Dataset excerpts below:

`design.v`:
```
`timescale 1ns / 1ps
module FIFO(clk, rst, wr_en, rd_en, buf_in, buf_out, buf_empty, buf_full, fifo_counter);
input clk, rst, wr_en, rd_en;
input [7:0] buf_in;
output [7:0] buf_out;
output buf_empty, buf_full;
output [6:0] fifo_counter;
reg [7:0] buf_out;
reg buf_empty, buf_full;
reg [6:0] fifo_counter;
reg [5:0] rd_ptr, wr_ptr;
reg [7:0] buf_mem[63:0];
always@ (fifo_counter) begin
    buf_empty = (fifo_counter == 0);  
    buf_full = (fifo_counter == 64);  
end
always @(posedge clk or posedge rst) begin
    if( rst )  
        fifo_counter <= 0;
    else if((!buf_full && wr_en) && (!buf_empty && rd_en))  
        fifo_counter <= fifo_counter;
    else if (!buf_full && wr_en)  
        fifo_counter <= fifo_counter + 1;
    else if (!buf_empty && rd_en)  
        fifo_counter <= fifo_counter - 1;
    else  
        fifo_counter <= fifo_counter;
end
always @(posedge clk or posedge rst) begin
    if (rst)  
        buf_out <= 0;
    else begin
        if (rd_en && !buf_empty)
            buf_out <= buf_mem[rd_ptr];
        else  
            buf_out <= buf_out;
    end
end
always @(posedge clk) begin
    if (!buf_full && wr_en)
        buf_mem[wr_ptr] <= buf_in;
    else
        buf_mem[wr_ptr] <= buf_mem[wr_ptr];
end
always @(posedge clk or posedge rst) begin
    if(rst) begin
        wr_ptr <= 0;
        rd_ptr <= 0;
    end
    else begin
        if (!buf_full && wr_en)  
            wr_ptr <= wr_ptr + 1;
        else  
            wr_ptr <= wr_ptr;
        if (!buf_empty && rd_en)  
            rd_ptr <= rd_ptr + 1;
        else  
            rd_ptr <= rd_ptr;               
    end
end
endmodule
```
`run.sh`:
```
#!/bin/bash
# the make line also repeats each setting of config.mk as NAME=value (left out here)
make -C /OpenROAD-flow-scripts/flow DESIGN_CONFIG=/design/flow/config.mk WORK_HOME=/design/flow/orfs CLKGATE_MAP_FILE= finish
```
`config.mk`:
```
export PLATFORM = sky130hd
export DESIGN_NAME = FIFO
export DESIGN_NICKNAME = FIFO
export VERILOG_FILES = /design/flow/design.v
export SDC_FILE = /design/flow/constraint.sdc
export NUM_CORES = 4
export LEC_CHECK = 0
export ABC_AREA = 1
export CAP_MARGIN = 0
export CELL_PAD_IN_SITES_DETAIL_PLACEMENT = 2
export CELL_PAD_IN_SITES_GLOBAL_PLACEMENT = 0
export CORE_ASPECT_RATIO = 1.69
export CORE_MARGIN = 2
export CORE_UTILIZATION = 51
export CTS_CLUSTER_DIAMETER = 148
export GPL_ROUTABILITY_DRIVEN = 0
export GPL_TIMING_DRIVEN = 0
export HOLD_SLACK_MARGIN = 0.3
export MAX_ROUTING_LAYER = met4
export PLACE_DENSITY_LB_ADDON = 0.17
export SETUP_SLACK_MARGIN = 0.52
export SLEW_MARGIN = 25
export TNS_END_PERCENT = 45
```
`constraint.sdc`:
```
create_clock -name core_clock -period 5.41 [get_ports {clk}]
set_input_delay 1.0820 -clock core_clock [delete_from_list [all_inputs] [get_ports {clk}]]
set_output_delay 1.0820 -clock core_clock [all_outputs]
set_load 0.01 [all_outputs]
```
==> impl_metrics.toml, run 1 <==
# flow metrics
[synthesis]
ys_cells = 2134
ys_chip_area_um2 = 23000
synth_cell_types = 30
syn_area_um2 = 23000
top_cells_by_count = "745 x nand2_1, 512 x edfxtp_1, 285 x nand3_1"
syn_nets = 2155
compound_area_frac = 0.0207
synth.cellmix.simpleShare = 0.213
synth-seq-cells = 539
yosys.stat.seqShare = 0.698
top_cell_area_share = 0.669
async_reset_ff_frac = 0.0501
synth.logic.top_family = "simple AND/OR/NAND/NOR gates"
ys_sh_adder = 0.00523
synth_cells = 2134
most_common_cell = "nand2_1"
synthMuxAreaShare = 0
ys_top_cells_by_area = "edfxtp_1 67%, nand2_1 12%, nand3_1 6.2%"
ys_sh_xor = 0.00495
yosysWarningCount = 1
avgSynthCellArea_um2 = 10.8
ys.flop_type = "edfxtp_1"
synth_area_leader_cell = "edfxtp_1"
edf_count = 512

[floorplanning]
rows = 101
core_area_um2 = 44700
dieArea_um2 = 46800
die_w_um = 167
die_h_um = 280
fp_util = 0.514
io_pins = 29

[run_status]
haltStage = "global routing"
status = "stopped before the end"

[placement]
hpwl_um = 71200
post_dp_cell_area_um2 = 24100
port_buffers = 28
dp_slack_ns = 1.24
place_inst = 2736

[clock_tree]
cts_buffers = 49
root_buffer = "clkbuf_16"
postCtsSetupBuffers = 0
clock_path_buffers = 3
htree_num_levels = 2
postCtsHoldBufs = 0
clock_sinks = 539
ctsResizeCount = 0
stage by stage:
step	total power, mW	hold WS, ns
3_3_place_gp	10.1	0.465
2_1_floorplan	8.08	0.515
3_5_place_dp	10.9	0.520
4_1_cts	15.3	0.528
==> inputs of run 2 (changes only) <==
ABC_AREA = unset   (was 1)
CAP_MARGIN = 20   (was 0)
CELL_PAD_IN_SITES_DETAIL_PLACEMENT = unset   (was 2)
CORE_ASPECT_RATIO = 0.98   (was 1.69)
CORE_UTILIZATION = 72   (was 51)
CTS_CLUSTER_DIAMETER = 349   (was 148)
CTS_CLUSTER_SIZE = 14   (was unset)
GPL_ROUTABILITY_DRIVEN = unset   (was 0)
GPL_TIMING_DRIVEN = 1   (was 0)
HOLD_SLACK_MARGIN = unset   (was 0.3)
PLACE_DENSITY_LB_ADDON = 0.02   (was 0.17)
SETUP_SLACK_MARGIN = 0.58   (was 0.52)
TNS_END_PERCENT = 60   (was 45)
clock period = 2.07 ns   (was 5.41 ns; I/O delays follow)
==> run 2 against run 1 <==
- the layout now fails its checks (setup timing)
- synthesized cell count is 48% lower
- die size is 34% lower
- synthesized area is 7.0% lower
==> impl_metrics.toml, run 2 <==
# synthesis and place-and-route metrics
[run_status]
status = "finished with violations"
violations = "setup timing"

[pwr]
pwr-share-comb = 0.371
power_switching_share = 0.317
p_sw_mw = 10.4
powerDensity_nw_per_um2 = 1290
p_clk_frac = 0.231
p_leak_nw = 8.68
top_power_group = "sequential cells"
power.internal_mw = 22.5
seq_power_mw = 13.1
peakVddDrop_mv = 1.02
p_clk_mw = 7.61
powerComb_mw = 12.2
seq_power_share = 0.398

[global_route]
track_usage = 0.360
grt-ovfl-total = 0
busiest_layer = "met2"
grt_start_max_net_pins = 65
grt_pass1_vias = 12200
gr-usage-met3 = 0.0636
antenna_found_initial = 0
grtUsageMet1 = 0.471
grt_pass1_wl_um = 77300
gr-usage-met2 = 0.574

[route]
drc = 0
ant_nets = 0
first_iter_violations = 1609
route.antenna.diode_count = 0
wire_per_inst_um = 31.1
via_count = 12100
avgViaCountPerCell = 6.99
routed_wl_um = 53900
firstDrtPassIters = 6

[synthesis]
synth_cell_types = 55
ys.flop_type = "edfxtp_1"
avgSynthCellArea_um2 = 19.2
synth.cellmix.simpleShare = 0.0333
ys_sh_adder = 0.00562
async_reset_ff_frac = 0.0501
top_cells_by_count = "512 x edfxtp_1, 87 x mux2i_1, 84 x nor2_1"
yosysWarningCount = 1
top_cell_area_share = 0.719
synth.logic.top_family = "multiplexers"
synth-seq-cells = 539
ys_chip_area_um2 = 21400
ys_cells = 1111
edf_count = 512
syn_area_um2 = 21400
compound_area_frac = 0.0423
synthMuxAreaShare = 0.145
syn_nets = 1132
synth_area_leader_cell = "edfxtp_1"
yosys.stat.seqShare = 0.751
ys_top_cells_by_area = "edfxtp_1 72%, mux4_2 8.7%, mux2i_1 4.1%"
ys_sh_xor = 0.00726
most_common_cell = "edfxtp_1"
synth_cells = 1111

[clock_tree]
clock_latency_ns = 0.55
htree_num_levels = 2
clock_sinks = 539
cts.clk_slew.worst_paths_ns = 0.07
cts_buffers = 44
root_buffer = "clkbuf_16"
clock_path_buffers = 3
postCtsHoldBufs = 0
cts_tree = "done"

[setup_path]
r2r_cells = 10
path_depth = 10
crit_chain = "or4_4, o41a_1, buf_6, inv_8, ha_4, a21o_1, a21oi_2, o21bai_1, a2111o_1, o221a_1"
crit_end = "fifo_counter[5]$_DFFE_PP0P_"
required_ns = 2.50
rr_endpoint = "fifo_counter[5]$_DFFE_PP0P_"
max_stage_delay_ns = 0.55
crit_start = "fifo_counter[4]$_DFFE_PP0P_"
cp.arrival_ns = 3.14
reg2reg_from = "fifo_counter[4]$_DFFE_PP0P_"
critical-path-top-delay-family = "AND-OR/OR-AND gates"
cp_num_buf_inv = 2
slowest_stage = "or4_4"
crit_type = "reg2reg"
start_kind = "register"
r2r_setup_slack_ns = -0.64
crit_fanout = 4
end_kind = "register"

[finish]
fin_cells = 1736
nFillCells = 1133
comb_area_um2 = 5330
fin_util = 0.871
area_growth_pct = 19.2
fin_nets = 1349
seq_area_um2 = 16100

[final_timing]
rsz0062_at_grt = "yes"
hold_viol = 0
whs_ns = 0.271
setup_viol = 538
finalWorstSetupSlack_ns = -0.635
finalMaxSlewViolations = 0
fin_crit_ns = 2.71
max_freq_ghz = 0.370
skew_ns = 0.0248
finalClockPeriodUsage = 1.31
worst_pin_slew_ns = 0.799
slew_headroom = 0.466

[placement]
place_inst = 1624
place.gp.congestion = 0.943
hpwl_um = 31600
port_buffers = 28

[floorplanning]
die_h_um = 175
rows = 62
die_w_um = 178
dieArea_um2 = 31100
fp_util = 0.731
core_area_um2 = 29200
io_pins = 29

[run]
drv_cap = 0
warnings = 30

[min_path]
hold_class = "in2async"
-- run 2: stage by stage --
step	area [µm²]	worst slack, ns	setup TNS (ns)	power (mW)
finish	25500	-0.635	-199.72	32.9
global route	25500	-0.726	-219.20	33.7
CTS	25000	-0.587	-150.52	31.7
detailed placement	23400	-0.713	-212.82	23.7
global placement	23400	-0.615	-184.77	23.5
floorplan	21400	-0.715	-137.01	19.3
-- run 2: layer usage --
metal  share of wire  up-vias
li1                -     4925
met1            0.34     6109
met2            0.51      897
met3            0.10      202
met4           0.045        0
met5               0        -
-- run 2: cell type report --
class                      instances  area share
sequential                       539       0.630
clock inverter                     1    0.000344
inverter                          11     0.00192
timing repair buffer             231      0.0915
clock buffer                      69      0.0477
multi-input combinational        501       0.209
tap                              384      0.0189
-- run 2: timing repair --
| item | 4_1_cts | 5_1_grt |
|---|---|---|
| pin swaps | 21 | 7 |
| setup endpoints to repair | 556 | 556 |
| setup buffers | 7 | 34 |
| cloned | 0 | 1 |
| resized | 91 | 49 |
==> inputs of run 3 (changes only) <==
CELL_PAD_IN_SITES_GLOBAL_PLACEMENT = unset   (was 0)
CORE_ASPECT_RATIO = unset   (was 0.98)
CORE_UTILIZATION = 16   (was 72)
CTS_CLUSTER_DIAMETER = unset   (was 349)
CTS_CLUSTER_SIZE = unset   (was 14)
GPL_TIMING_DRIVEN = unset   (was 1)
MAX_ROUTING_LAYER = unset   (was met4)
PLACE_DENSITY_LB_ADDON = unset   (was 0.02)
SETUP_SLACK_MARGIN = unset   (was 0.58)
SLEW_MARGIN = 20   (was 25)
TNS_END_PERCENT = unset   (was 60)
clock period = 7.97 ns   (was 2.07 ns; I/O delays follow)
==> run 3 against run 2 <==
- now clean on timing, DRC and antenna
- global-route usage shrank 29 points
- utilization shrank 68 points
- largest power group unchanged
- largest cell class unchanged
- synthesized cell count is the same
- routed wire length down 5.1%
- total power shrank 75%
==> impl_metrics.toml, run 3 <==
# synthesis and place-and-route metrics
[clock_tree]
cts_tree = "done"
cts_buffers = 55
postCtsSetupBuffers = 0
htree_num_levels = 2
root_buffer = "clkbuf_16"
ctsResizeCount = 0
clock_path_buffers = 3
cts.clk_slew.worst_paths_ns = 0.06
postCtsHoldBufs = 0
clock_sinks = 539
clock_latency_ns = 0.60

[setup_path]
reg2reg_from = "fifo_counter[0]$_DFFE_PP0P_"
path_depth = 3
max_stage_delay_ns = 0.68
crit_type = "reg2out"
rr_endpoint = "buf_mem[3][1]$_DFFE_PP_"
slowest_stage = "clkdlybuf4s50_1"
r2r_cells = 5
crit_end = "buf_full"
crit_start = "fifo_counter[5]$_DFFE_PP0P_"
required_ns = 6.38
critical-path-top-delay-family = "simple AND/OR/NAND/NOR gates"
end_kind = "output port"
cp.arrival_ns = 2.81
cp_num_buf_inv = 1
start_kind = "register"
crit_fanout = 5
crit_chain = "or4_4, nor4_1, clkdlybuf4s50_1"
r2r_setup_slack_ns = 4.40

[finish]
area_growth_pct = 18.8
fin_nets = 1174
nFillCells = 14000
fin_util = 0.191

[route]
ant_nets = 0
routed_wl_um = 51200
wire_per_inst_um = 17.3
first_iter_violations = 1029
drc = 0
via_count = 10700
firstDrtPassIters = 5
avgViaCountPerCell = 3.60

[synthesis]
synth-seq-cells = 539
ys_cells = 1111
compound_area_frac = 0.0423
ys_sh_xor = 0.00726
synth.logic.top_family = "multiplexers"
synth_cells = 1111
syn_area_um2 = 21400
top_cell_area_share = 0.719
syn_nets = 1132
synth_area_leader_cell = "edfxtp_1"
ys_chip_area_um2 = 21400
ys_sh_adder = 0.00562
synth.cellmix.simpleShare = 0.0333
top_cells_by_count = "512 x edfxtp_1, 87 x mux2i_1, 84 x nor2_1"
synth_cell_types = 55
async_reset_ff_frac = 0.0501
yosys.stat.seqShare = 0.751
avgSynthCellArea_um2 = 19.2
synthMuxAreaShare = 0.145
most_common_cell = "edfxtp_1"
yosysWarningCount = 1
edf_count = 512
ys.flop_type = "edfxtp_1"
ys_top_cells_by_area = "edfxtp_1 72%, mux4_2 8.7%, mux2i_1 4.1%"

[global_route]
antenna_found_initial = 6
gr-usage-met2 = 0.123
gr-usage-met3 = 0.0162
grtUsageMet1 = 0.0933
grt_pass1_wl_um = 75400
grt_start_max_net_pins = 68
track_usage = 0.0735
grt-ovfl-total = 0
busiest_layer = "met2"
grt_pass1_vias = 11100

[min_path]
worstHoldStart = "wr_ptr[2]$_DFFE_PP0P_"
hold_path_depth = 1
hold_class = "reg2reg"
hold-path-endpoint = "wr_ptr[2]$_DFFE_PP0P_"

[final_timing]
skew_ns = 0.0199
whs_ns = 0.559
max_freq_ghz = 0.227
slew_headroom = 0.301
setup_viol = 0
setup_tns_ns = 0
rsz0062_at_grt = "no"
hold_viol = 0
fin_crit_ns = 4.40
finalMaxSlewViolations = 0
worst_pin_slew_ns = 1.05
finalClockPeriodUsage = 0.553

[pwr]
power.internal_mw = 5.63
p_sw_mw = 2.51
powerDensity_nw_per_um2 = 321
p_clk_frac = 0.303
peakVddDrop_mv = 0.162
p_clk_mw = 2.47
seq_power_share = 0.434
powerComb_mw = 2.14
top_power_group = "sequential cells"
power_switching_share = 0.309
pwr-share-comb = 0.263
seq_power_mw = 3.53
p_leak_nw = 7.74

[floorplanning]
fp_util = 0.161
rows = 134
die_h_um = 370
die_w_um = 370
io_pins = 29
dieArea_um2 = 137000
core_area_um2 = 133000

[run_status]
status = "complete, no violations"

[placement]
place.gp.congestion = 0.807
port_buffers = 28
hpwl_um = 31100

[run]
drv_cap = 0
warnings = 27
run 3: metrics by stage:
step / instances / setup slack [ns] / power [mW] / area (µm²)
floorplan: 1111 / 4.65 / 5.00 / 21400
global placement: 2863 / 3.31 / 5.69 / 23700
detailed placement: 2863 / 3.14 / 5.73 / 23700
CTS: 2960 / 3.53 / 8.18 / 25400
global route: 2962 / 3.43 / 8.45 / 25400
finish: 2962 / 3.57 / 8.14 / 25400
run 3: area by class of cell:
| cell class | count | area [µm²] | area share |
|---|---|---|---|
| timing repair buffer | 45 | 375 | 0.0148 |
| clock buffer | 69 | 1450 | 0.0571 |
| tap | 1768 | 2210 | 0.0871 |
| clock inverter | 28 | 256 | 0.0101 |
| sequential | 539 | 16100 | 0.633 |
| multi-input combinational | 501 | 4990 | 0.197 |
| antenna | 1 | 2.50 | 0.0000986 |
| inverter | 11 | 41.3 | 0.00163 |
run 3: layer usage:
metal  share of wire  routed length, µm
met5         0.00027                 14
met4           0.028               1410
met3           0.069               3550
met2            0.49              24900
met1            0.42              21300
==> inputs of run 4 (changes only) <==
CAP_MARGIN = 30   (was 20)
CELL_PAD_IN_SITES_DETAIL_PLACEMENT = 2   (was unset)
CELL_PAD_IN_SITES_GLOBAL_PLACEMENT = 2   (was unset)
CORE_UTILIZATION = 40   (was 16)
TNS_END_PERCENT = 55   (was unset)
clock period = 5.0 ns   (was 7.97 ns; I/O delays follow)
==> run 4 against run 3 <==
- utilization is 28 points higher
- worst setup slack worse by 2.3 ns
- combinational power is 74% higher
- synthesized cell count stayed put
- register-to-register slack worse by 2.7 ns
==> impl_metrics.toml, run 4 <==
# synthesis and place-and-route metrics
[synthesis]
ys.flop_type = "edfxtp_1"
yosysWarningCount = 1
async_reset_ff_frac = 0.0501
top_cell_area_share = 0.719
top_cells_by_count = "512 x edfxtp_1, 87 x mux2i_1, 84 x nor2_1"
ys_cells = 1111
ys_sh_adder = 0.00562
synth_area_leader_cell = "edfxtp_1"
synth_cells = 1111
ys_sh_xor = 0.00726
most_common_cell = "edfxtp_1"
synth_cell_types = 55
syn_nets = 1132
ys_chip_area_um2 = 21400
ys_top_cells_by_area = "edfxtp_1 72%, mux4_2 8.7%, mux2i_1 4.1%"
synth.cellmix.simpleShare = 0.0333
synthMuxAreaShare = 0.145
synth.logic.top_family = "multiplexers"
synth-seq-cells = 539
compound_area_frac = 0.0423
edf_count = 512
yosys.stat.seqShare = 0.751
syn_area_um2 = 21400
avgSynthCellArea_um2 = 19.2

[final_timing]
max_freq_ghz = 0.269
fin_crit_ns = 3.71
finalMaxSlewViolations = 0
finalWorstSetupSlack_ns = 1.29
hold_viol = 0
finalClockPeriodUsage = 0.742
setup_tns_ns = 0
rsz0062_at_grt = "no"
whs_ns = 0.536
worst_pin_slew_ns = 0.941
setup_viol = 0
slew_headroom = 0.370
skew_ns = 0.0329

[route]
wire_per_inst_um = 31.9
first_iter_violations = 843
avgViaCountPerCell = 5.65
route.antenna.diode_count = 0
ant_nets = 0
drc = 0
firstDrtPassIters = 5
via_count = 10800
routed_wl_um = 60900

[setup_path]
end_kind = "output port"
slowest_stage = "clkdlybuf4s50_1"
crit_fanout = 5
max_stage_delay_ns = 0.64
rr_endpoint = "fifo_counter[5]$_DFFE_PP0P_"
cp_num_buf_inv = 1
critical-path-top-delay-family = "simple AND/OR/NAND/NOR gates"
r2r_setup_slack_ns = 1.73
reg2reg_from = "fifo_counter[5]$_DFFE_PP0P_"
r2r_cells = 9
crit_start = "fifo_counter[5]$_DFFE_PP0P_"
path_depth = 3
required_ns = 4.00
start_kind = "register"
cp.arrival_ns = 2.71
crit_end = "buf_full"
crit_type = "reg2out"
crit_chain = "or4_4, nor4_1, clkdlybuf4s50_1"

[min_path]
worstHoldStart = "wr_ptr[2]$_DFFE_PP0P_"
hold-path-endpoint = "wr_ptr[2]$_DFFE_PP0P_"
hold_class = "reg2reg"
hold_path_depth = 1

[floorplanning]
die_w_um = 235
dieArea_um2 = 55300
core_area_um2 = 52700
rows = 84
fp_util = 0.406
die_h_um = 235
io_pins = 29

[clock_tree]
clock_path_buffers = 3
cts_buffers = 58
postCtsHoldBufs = 0
cts.clk_slew.worst_paths_ns = 0.06
clock_latency_ns = 0.64
postCtsSetupBuffers = 0
htree_num_levels = 2
root_buffer = "clkbuf_16"
cts_tree = "done"
ctsResizeCount = 0
clock_sinks = 539

[global_route]
grt_pass1_vias = 11800
track_usage = 0.224
antenna_found_initial = 0
grt-ovfl-total = 0
grt_start_max_net_pins = 94
grt_pass1_wl_um = 88600

[pwr]
finalPower_mw = 14.0
power.internal_mw = 9.62
p_clk_mw = 4.70
pwr-share-comb = 0.265
seq_power_share = 0.399
top_power_group = "sequential cells"
p_sw_mw = 4.40
p_leak_nw = 8.01
peakVddDrop_mv = 0.321
powerComb_mw = 3.72
p_clk_frac = 0.335
powerDensity_nw_per_um2 = 570
seq_power_mw = 5.60
power_switching_share = 0.314

[placement]
place.gp.congestion = 0.779
dp_slack_ns = 1.05
port_buffers = 28
hpwl_um = 37100

[run]
drv_cap = 0
warnings = 27

[finish]
area_growth_pct = 15.1
fin_nets = 1190
fin_util = 0.467

[run_status]
status = "complete, no violations"
==> run 4: cell type report <==
type / instances / area [µm²]
Tap cell: 688 / 861
Multi-Input combinational cell: 501 / 4990
Clock inverter: 42 / 542
Clock buffer: 68 / 1540
Sequential cell: 539 / 16100
Timing Repair Buffer: 58 / 571
Fill cell: 4668 / 28000
Inverter: 11 / 41.3
==> run 4: metrics by stage <==
stage,cell area (µm²),cells
floorplan,21400,1111
global placement,22400,1792
detailed placement,22500,1794
CTS,24600,1904
global route,24600,1907
finish,24600,1907
==> run 4: metal layers <==
layer  global-route usage  wire length (µm)  up-vias
li1                     -                 -     4639
met1                0.312             27100     5804
met2                0.369             29800      233
met3               0.0265              2200       94
met4               0.0690              1690        0
met5                    0                 0        -
==> inputs of run 5 (changes only) <==
CAP_MARGIN = 20   (was 30)
CELL_PAD_IN_SITES_DETAIL_PLACEMENT = unset   (was 2)
CELL_PAD_IN_SITES_GLOBAL_PLACEMENT = unset   (was 2)
CORE_UTILIZATION = 66   (was 40)
SETUP_SLACK_MARGIN = 0.69   (was unset)
TNS_END_PERCENT = unset   (was 55)
clock period = 3.09 ns   (was 5.0 ns; I/O delays follow)
==> run 5 against run 4 <==
- still clean
- clock-buffer cell count down 6
- via count is 5.7% higher
- sequential share of layout area shrank 1.8 points
- first-iteration DRC count grew 71%
- critical path depth grew 7
- combinational power rose by 87%
- sequential cell count unchanged
- total power increased by 55%
- critical path type is now reg2reg
- largest cell class unchanged
- highest routed layer unchanged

End of Dataset excerpts.

# Task:
Wherever the word "higher" appears in the data, return the whole line.

# Task solution:
- utilization is 28 points higher
- combinational power is 74% higher
- via count is 5.7% higher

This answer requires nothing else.